I’ve mentioned Artemis before, but for those of you who don’t know, Artemis is a “spaceship bridge simulator” in the vein of Star Trek. It’s played with at least 6 people, and each person has a distinct job to do at their console. I had played it at a friend’s house previously, but seeing as they live on the opposite side of town I was itching to get my own setup.

And what a setup it is. Each bridge position has its own console, which translates to each person needing their own computer or tablet, plus a computer to hook up to a TV for the main screen and server. The game itself also costs more than I tend to spend on games, let alone ones that don’t have a significant single-player component.

So where does one get six computers? Well, believe it or not I actually don’t have enough lying around at home (that can run the game; there are a handful of older laptops still in my office). So I put the call out to my friends, and asked those that were interested to bring a suitable platform to participate.

I’ll admit, I was nervous. Because of its multiplayer nature, Artemis requires buy-in (at least participatory, not necessarily financially) from a number of people. And as with any new experience, you never know quite how it’s going to go over with any group of people. Plus there’s quite a setup: the program has to be installed on each computer, the server needs to be hooked up to the television, and everyone needs to be in the same place at the same time. Not a small task in these busy days. Plus, one of the computers I was bringing was an older desktop, which isn’t exactly the most portable.

But it went off great. We had enough people interested that we could swap around console positions, and even managed to keep the observers entertained. I also got to try my hand at most of the positions, even captain (turns out being the one with very little experience is better than having no experience). And where my first experience with Artemis was a little crowded and confusing (there were two ship’s worth of people in a relatively small area), this group was a little easier to follow. And while we occasionally trended more towards Galaxy Quest that Star Trek (turns out you need to dive further under mines than I did during my first turn as Helm), it was still pretty awesome.

Hopefully this won’t be the last time we get to play as a group.
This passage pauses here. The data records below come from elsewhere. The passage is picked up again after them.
<file path="src/rtl/axi_mem_arbiter.sv">
// axi_mem_arbiter
//   Shares the core's single AXI4 memory port between the IFU (read-only)
//   and the LSU (read and write). One whole transaction is granted at a
//   time, from address handshake to final response. Channels are routed
//   combinationally from the registered grant, so a request reaches the
//   slave one cycle after it is raised.
//
// Ports
//   clk, reset            clock, synchronous active-high reset
//   ifu_ar*/ifu_r*        IFU read-address and read-data channels
//   lsu_ar*/lsu_r*        LSU read-address and read-data channels
//   lsu_aw*/lsu_w*/lsu_b* LSU write-address, write-data, write-response
//   m_ar*/m_r*/m_aw*/m_w*/m_b*  slave-side AXI4 channels
//   err_timeout           sticky: a granted transaction stayed open TIMEOUT cycles
//   grant                 current owner: 00 none, 01 IFU, 10 LSU read, 11 LSU write
module axi_mem_arbiter #(
  parameter int ADDR_W         = 32,
  parameter int DATA_W         = 32,
  parameter int LSU_STREAK_MAX = 4,
  parameter int TIMEOUT        = 1024
) (
  input  logic                clk,
  input  logic                reset,
  // IFU read
  input  logic [ADDR_W-1:0]   ifu_araddr,
  input  logic [7:0]          ifu_arlen,
  input  logic [2:0]          ifu_arsize,
  input  logic                ifu_arvalid,
  output logic                ifu_arready,
  output logic [DATA_W-1:0]   ifu_rdata,
  output logic [1:0]          ifu_rresp,
  output logic                ifu_rlast,
  output logic                ifu_rvalid,
  input  logic                ifu_rready,
  // LSU read
  input  logic [ADDR_W-1:0]   lsu_araddr,
  input  logic [7:0]          lsu_arlen,
  input  logic [2:0]          lsu_arsize,
  input  logic                lsu_arvalid,
  output logic                lsu_arready,
  output logic [DATA_W-1:0]   lsu_rdata,
  output logic [1:0]          lsu_rresp,
  output logic                lsu_rlast,
  output logic                lsu_rvalid,
  input  logic                lsu_rready,
  // LSU write
  input  logic [ADDR_W-1:0]   lsu_awaddr,
  input  logic [7:0]          lsu_awlen,
  input  logic [2:0]          lsu_awsize,
  input  logic                lsu_awvalid,
  output logic                lsu_awready,
  input  logic [DATA_W-1:0]   lsu_wdata,
  input  logic [DATA_W/8-1:0] lsu_wstrb,
  input  logic                lsu_wlast,
  input  logic                lsu_wvalid,
  output logic                lsu_wready,
  output logic [1:0]          lsu_bresp,
  output logic                lsu_bvalid,
  input  logic                lsu_bready,
  // slave side
  output logic [ADDR_W-1:0]   m_araddr,
  output logic [7:0]          m_arlen,
  output logic [2:0]          m_arsize,
  output logic                m_arvalid,
  input  logic                m_arready,
  input  logic [DATA_W-1:0]   m_rdata,
  input  logic [1:0]          m_rresp,
  input  logic                m_rlast,
  input  logic                m_rvalid,
  output logic                m_rready,
  output logic [ADDR_W-1:0]   m_awaddr,
  output logic [7:0]          m_awlen,
  output logic [2:0]          m_awsize,
  output logic                m_awvalid,
  input  logic                m_awready,
  output logic [DATA_W-1:0]   m_wdata,
  output logic [DATA_W/8-1:0] m_wstrb,
  output logic                m_wlast,
  output logic                m_wvalid,
  input  logic                m_wready,
  input  logic [1:0]          m_bresp,
  input  logic                m_bvalid,
  output logic                m_bready,
  // status
  output logic                err_timeout,
  output logic [1:0]          grant
);

  localparam int STREAK_W = $clog2(LSU_STREAK_MAX + 1);
  localparam int TMO_W    = $clog2(TIMEOUT + 1);
  localparam logic [STREAK_W-1:0] STREAK_MAX_V = STREAK_W'(LSU_STREAK_MAX);
  localparam logic [TMO_W-1:0]    TMO_MAX_V    = TMO_W'(TIMEOUT);
  localparam logic [TMO_W-1:0]    TMO_LAST_V   = TMO_W'(TIMEOUT - 1);

  // State encoding doubles as the grant code.
  typedef enum logic [1:0] {
    IDLE   = 2'b00,
    RD_IFU = 2'b01,
    RD_LSU = 2'b10,
    WR_LSU = 2'b11
  } state_t;

  state_t              state_reg;
  logic [STREAK_W-1:0] streak_reg;
  logic [TMO_W-1:0]    tmo_cnt_reg;
  logic                err_timeout_reg;

  logic rd_done;
  logic wr_done;
  logic txn_done;

  assign rd_done  = m_rvalid & m_rready & m_rlast;
  assign wr_done  = m_bvalid & m_bready;
  assign txn_done = (state_reg == WR_LSU) ? wr_done : rd_done;

  assign grant       = state_reg;
  assign err_timeout = err_timeout_reg;

  always_ff @(posedge clk) begin
    if (reset) begin
      state_reg       <= IDLE;
      streak_reg      <= '0;
      tmo_cnt_reg     <= '0;
      err_timeout_reg <= 1'b0;
    end else begin
      case (state_reg)
        IDLE: begin
          tmo_cnt_reg <= '0;
          // A starved IFU beats every LSU request once the streak is full.
          // In the LSU branches below a waiting IFU implies the streak is
          // still below its limit, so the increment saturates by construction.
          if (ifu_arvalid && (streak_reg == STREAK_MAX_V)) begin
            state_reg  <= RD_IFU;
            streak_reg <= '0;
          end else if (lsu_awvalid || lsu_wvalid) begin
            state_reg <= WR_LSU;
            if (ifu_arvalid) streak_reg <= streak_reg + 1'b1;
          end else if (lsu_arvalid) begin
            state_reg <= RD_LSU;
            if (ifu_arvalid) streak_reg <= streak_reg + 1'b1;
          end else if (ifu_arvalid) begin
            state_reg  <= RD_IFU;
            streak_reg <= '0;
          end
        end
        default: begin
          // Hang detection only flags; the transaction keeps its grant.
          if (tmo_cnt_reg == TMO_LAST_V) err_timeout_reg <= 1'b1;
          if (txn_done) begin
            state_reg   <= IDLE;
            tmo_cnt_reg <= '0;
          end else if (tmo_cnt_reg != TMO_MAX_V) begin
            tmo_cnt_reg <= tmo_cnt_reg + 1'b1;
          end
        end
      endcase
    end
  end

  // Channel routing from the registered grant; everything not owned is 0.
  always_comb begin
    ifu_arready = 1'b0;
    ifu_rdata   = '0;
    ifu_rresp   = '0;
    ifu_rlast   = 1'b0;
    ifu_rvalid  = 1'b0;
    lsu_arready = 1'b0;
    lsu_rdata   = '0;
    lsu_rresp   = '0;
    lsu_rlast   = 1'b0;
    lsu_rvalid  = 1'b0;
    lsu_awready = 1'b0;
    lsu_wready  = 1'b0;
    lsu_bresp   = '0;
    lsu_bvalid  = 1'b0;
    m_araddr    = '0;
    m_arlen     = '0;
    m_arsize    = '0;
    m_arvalid   = 1'b0;
    m_rready    = 1'b0;
    m_awaddr    = '0;
    m_awlen     = '0;
    m_awsize    = '0;
    m_awvalid   = 1'b0;
    m_wdata     = '0;
    m_wstrb     = '0;
    m_wlast     = 1'b0;
    m_wvalid    = 1'b0;
    m_bready    = 1'b0;
    case (state_reg)
      RD_IFU: begin
        m_araddr    = ifu_araddr;
        m_arlen     = ifu_arlen;
        m_arsize    = ifu_arsize;
        m_arvalid   = ifu_arvalid;
        ifu_arready = m_arready;
        ifu_rdata   = m_rdata;
        ifu_rresp   = m_rresp;
        ifu_rlast   = m_rlast;
        ifu_rvalid  = m_rvalid;
        m_rready    = ifu_rready;
      end
      RD_LSU: begin
        m_araddr    = lsu_araddr;
        m_arlen     = lsu_arlen;
        m_arsize    = lsu_arsize;
        m_arvalid   = lsu_arvalid;
        lsu_arready = m_arready;
        lsu_rdata   = m_rdata;
        lsu_rresp   = m_rresp;
        lsu_rlast   = m_rlast;
        lsu_rvalid  = m_rvalid;
        m_rready    = lsu_rready;
      end
      WR_LSU: begin
        m_awaddr    = lsu_awaddr;
        m_awlen     = lsu_awlen;
        m_awsize    = lsu_awsize;
        m_awvalid   = lsu_awvalid;
        lsu_awready = m_awready;
        m_wdata     = lsu_wdata;
        m_wstrb     = lsu_wstrb;
        m_wlast     = lsu_wlast;
        m_wvalid    = lsu_wvalid;
        lsu_wready  = m_wready;
        lsu_bresp   = m_bresp;
        lsu_bvalid  = m_bvalid;
        m_bready    = lsu_bready;
      end
      default: ;
    endcase
  end

endmodule

</file>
It turns out there’s a lot of fan-created scripted modules that could be interesting to run through. And I’ve heard rumors we might even be able to get access to a computer lab. But even as we were, sitting on the floor around a coffee table loaded with various laptops, it was a lot of fun.

Burning Time

So today kind of got away from me. I spent most of the work day re-doing a drawing set I thought I had finished, and then I spent most of the evening burning things. The work was annoying, but I went back to Little Inferno because I watched a YouTube review/commentary of the game that really put it in a new light. Turns out it’s a lot deeper than it first seemed.

I’ve been having fun watching and listening to these long-form critiques about video games. It’s a chance to look at the why behind the hobby, the more introspective and artistic side. Plus, since I can’t exactly game while at work, it lets me somewhat vicariously engage in my hobby while doing other “productive” stuff.
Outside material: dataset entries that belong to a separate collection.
--- src/rtl/uart_fifo.sv ---
// uart_fifo: UART transmitter and receiver, each buffered by a FIFO.
//
// Parameters
//   CLKDIV : clk cycles per serial bit (>= 4)
//   DEPTH  : entries per FIFO (power of two, >= 2)
//   DBITS  : data bits per frame (5..8)
//   PARITY : 0 = none, 1 = odd, 2 = even
//
// Ports
//   clk, rst         : clock, synchronous active-high reset
//   txd, txstart     : byte to send and push request; txwait = TX FIFO full
//   rxq, rxstart     : RX FIFO head and pop request; rxwait = RX FIFO empty
//   rx, tx           : serial input (asynchronous) and serial output
//   txcount, rxcount : FIFO occupancies (0..DEPTH)
//   clrerr           : clears the sticky ferr / perr / ovr flags
module uart_fifo #(
  parameter int CLKDIV = 5208,
  parameter int DEPTH  = 16,
  parameter int DBITS  = 8,
  parameter int PARITY = 0
) (
  input  logic                     clk,
  input  logic                     rst,
  input  logic [7:0]               txd,
  input  logic                     txstart,
  output logic                     txwait,
  output logic [7:0]               rxq,
  input  logic                     rxstart,
  output logic                     rxwait,
  input  logic                     rx,
  output logic                     tx,
  output logic [$clog2(DEPTH):0]   txcount,
  output logic [$clog2(DEPTH):0]   rxcount,
  input  logic                     clrerr,
  output logic                     ferr,
  output logic                     perr,
  output logic                     ovr
);

  localparam int AW = $clog2(DEPTH);
  localparam int CW = AW + 1;
  localparam int DW = $clog2(CLKDIV);
  localparam logic [DW-1:0] DIV_LAST = DW'(CLKDIV - 1);
  localparam logic [DW-1:0] DIV_HALF = DW'(CLKDIV / 2 - 1);
  localparam logic [2:0]    LAST_BIT = 3'(DBITS - 1);

  // Parity bit that accompanies data d on the line.
  function automatic logic par_bit(input logic [DBITS-1:0] d);
    return (PARITY == 1) ? ~^d : ^d;
  endfunction

  // ---------------------------------------------------------------- TX FIFO
  logic [DBITS-1:0] tx_mem [DEPTH];
  logic [AW-1:0]    tx_wp, tx_rp;
  logic [DBITS-1:0] tx_head;
  logic             tx_push, tx_pop;

  assign txwait  = (txcount == CW'(DEPTH));
  assign tx_push = txstart & ~txwait & ~rst;
  assign tx_head = tx_mem[tx_rp];

  always_ff @(posedge clk) begin
    if (rst) begin
      tx_wp   <= '0;
      tx_rp   <= '0;
      txcount <= '0;
    end else begin
      if (tx_push) tx_wp <= tx_wp + AW'(1);
      if (tx_pop)  tx_rp <= tx_rp + AW'(1);
      if (tx_push & ~tx_pop)      txcount <= txcount + CW'(1);
      else if (~tx_push & tx_pop) txcount <= txcount - CW'(1);
    end
  end

  always_ff @(posedge clk) begin
    if (tx_push) tx_mem[tx_wp] <= txd[DBITS-1:0];
  end

  // ---------------------------------------------------------------- TX FSM
  typedef enum logic [2:0] {T_IDLE, T_START, T_DATA, T_PAR, T_STOP} tx_state_t;

  tx_state_t        t_state, t_state_d;
  logic [DW-1:0]    t_cnt, t_cnt_d;
  logic [2:0]       t_bit, t_bit_d;
  logic [DBITS-1:0] t_sh, t_sh_d;
  logic             t_par, t_par_d;
  logic             t_end;

  always_ff @(posedge clk) begin
    if (rst) begin
      t_state <= T_IDLE;
      t_cnt   <= '0;
      t_bit   <= '0;
      t_sh    <= '0;
      t_par   <= 1'b0;
    end else begin
      t_state <= t_state_d;
      t_cnt   <= t_cnt_d;
      t_bit   <= t_bit_d;
      t_sh    <= t_sh_d;
      t_par   <= t_par_d;
    end
  end

  always_comb begin
    t_state_d = t_state;
    t_cnt_d   = t_cnt + DW'(1);
    t_bit_d   = t_bit;
    t_sh_d    = t_sh;
    t_par_d   = t_par;
    tx_pop    = 1'b0;
    t_end     = (t_cnt == DIV_LAST);
    case (t_state)
      T_IDLE: begin
        t_cnt_d = '0;
        if (txcount != '0) begin
          tx_pop    = 1'b1;
          t_sh_d    = tx_head;
          t_par_d   = par_bit(tx_head);
          t_state_d = T_START;
        end
      end
      T_START: begin
        if (t_end) begin
          t_cnt_d   = '0;
          t_bit_d   = '0;
          t_state_d = T_DATA;
        end
      end
      T_DATA: begin
        if (t_end) begin
          t_cnt_d = '0;
          t_sh_d  = t_sh >> 1;
          if (t_bit == LAST_BIT) t_state_d = (PARITY != 0) ? T_PAR : T_STOP;
          else                   t_bit_d   = t_bit + 3'd1;
        end
      end
      T_PAR: begin
        if (t_end) begin
          t_cnt_d   = '0;
          t_state_d = T_STOP;
        end
      end
      T_STOP: begin
        if (t_end) begin
          t_cnt_d = '0;
          // Chain straight into the next frame so queued bytes leave gap-free.
          if (txcount != '0) begin
            tx_pop    = 1'b1;
            t_sh_d    = tx_head;
            t_par_d   = par_bit(tx_head);
            t_state_d = T_START;
          end else begin
            t_state_d = T_IDLE;
          end
        end
      end
      default: t_state_d = T_IDLE;
    endcase
  end

  always_comb begin
    case (t_state)
      T_START: tx = 1'b0;
      T_DATA:  tx = t_sh[0];
      T_PAR:   tx = t_par;
      default: tx = 1'b1;
    endcase
  end

  // ---------------------------------------------------------------- RX sync
  logic rx_s1, rx_s2, rx_s3, rx_fall;

  always_ff @(posedge clk) begin
    if (rst) begin
      rx_s1 <= 1'b1;
      rx_s2 <= 1'b1;
      rx_s3 <= 1'b1;
    end else begin
      rx_s1 <= rx;
      rx_s2 <= rx_s1;
      rx_s3 <= rx_s2;
    end
  end

  assign rx_fall = rx_s3 & ~rx_s2;

  // ---------------------------------------------------------------- RX FSM
  typedef enum logic [2:0] {R_IDLE, R_START, R_DATA, R_PAR, R_STOP} rx_state_t;

  rx_state_t        r_state, r_state_d;
  logic [DW-1:0]    r_cnt, r_cnt_d;
  logic [2:0]       r_bit, r_bit_d;
  logic [DBITS-1:0] r_sh, r_sh_d;
  logic             r_pbad, r_pbad_d;
  logic             r_good, r_good_d;
  logic             ferr_set, perr_set, ovr_set;
  logic             r_end;

  always_ff @(posedge clk) begin
    if (rst) begin
      r_state <= R_IDLE;
      r_cnt   <= '0;
      r_bit   <= '0;
      r_sh    <= '0;
      r_pbad  <= 1'b0;
      r_good  <= 1'b0;
    end else begin
      r_state <= r_state_d;
      r_cnt   <= r_cnt_d;
      r_bit   <= r_bit_d;
      r_sh    <= r_sh_d;
      r_pbad  <= r_pbad_d;
      r_good  <= r_good_d;
    end
  end

  always_comb begin
    r_state_d = r_state;
    r_cnt_d   = r_cnt + DW'(1);
    r_bit_d   = r_bit;
    r_sh_d    = r_sh;
    r_pbad_d  = r_pbad;
    r_good_d  = 1'b0;
    ferr_set  = 1'b0;
    perr_set  = 1'b0;
    r_end     = (r_cnt == DIV_LAST);
    case (r_state)
      R_IDLE: begin
        r_cnt_d = '0;
        if (rx_fall) begin
          r_pbad_d  = 1'b0;
          r_state_d = R_START;
        end
      end
      R_START: begin
        if (r_cnt == DIV_HALF) begin
          r_cnt_d = '0;
          if (rx_s2) begin
            r_state_d = R_IDLE;
          end else begin
            r_bit_d   = '0;
            r_state_d = R_DATA;
          end
        end
      end
      R_DATA: begin
        if (r_end) begin
          r_cnt_d = '0;
          r_sh_d  = {rx_s2, r_sh[DBITS-1:1]};
          if (r_bit == LAST_BIT) r_state_d = (PARITY != 0) ? R_PAR : R_STOP;
          else                   r_bit_d   = r_bit + 3'd1;
        end
      end
      R_PAR: begin
        if (r_end) begin
          r_cnt_d = '0;
          if (rx_s2 != par_bit(r_sh)) begin
            r_pbad_d = 1'b1;
            perr_set = 1'b1;
          end
          r_state_d = R_STOP;
        end
      end
      R_STOP: begin
        if (r_end) begin
          r_cnt_d   = '0;
          r_state_d = R_IDLE;
          if (!rx_s2)       ferr_set = 1'b1;
          else if (!r_pbad) r_good_d = 1'b1;
        end
      end
      default: r_state_d = R_IDLE;
    endcase
  end

  // ---------------------------------------------------------------- RX FIFO
  logic [DBITS-1:0] rx_mem [DEPTH];
  logic [AW-1:0]    rx_wp, rx_rp;
  logic             rx_push, rx_pop, rx_full;

  assign rxwait  = (rxcount == '0);
  assign rx_full = (rxcount == CW'(DEPTH));
  assign rx_pop  = rxstart & ~rxwait & ~rst;
  // A full FIFO still takes the byte when the head leaves in the same cycle.
  assign rx_push = r_good & (~rx_full | rx_pop) & ~rst;
  assign ovr_set = r_good & rx_full & ~rx_pop;
  assign rxq     = 8'(rx_mem[rx_rp]);

  always_ff @(posedge clk) begin
    if (rst) begin
      rx_wp   <= '0;
      rx_rp   <= '0;
      rxcount <= '0;
    end else begin
      if (rx_push) rx_wp <= rx_wp + AW'(1);
      if (rx_pop)  rx_rp <= rx_rp + AW'(1);
      if (rx_push & ~rx_pop)      rxcount <= rxcount + CW'(1);
      else if (~rx_push & rx_pop) rxcount <= rxcount - CW'(1);
    end
  end

  always_ff @(posedge clk) begin
    if (rx_push) rx_mem[rx_wp] <= r_sh;
  end

  // ---------------------------------------------------------------- Flags
  always_ff @(posedge clk) begin
    if (rst) begin
      ferr <= 1'b0;
      perr <= 1'b0;
      ovr  <= 1'b0;
    end else begin
      ferr <= (ferr & ~clrerr) | ferr_set;
      perr <= (perr & ~clrerr) | perr_set;
      ovr  <= (ovr  & ~clrerr) | ovr_set;
    end
  end

endmodule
Now if you’ll excuse me, I’ve been getting to bed too late this week, and while it’s a short one, I do still have to work tomorrow.

Wanting To Escape

I’ve been thinking a bit about why my night of checking out earlier this week was so effective in helping me relax and recharge. After all, I spent the evening playing video games; isn’t that a “bad” thing to do? Isn’t that a “waste” of my time? Does the fact that I was that desperate to play video games speak to some unhealthy habit on my part?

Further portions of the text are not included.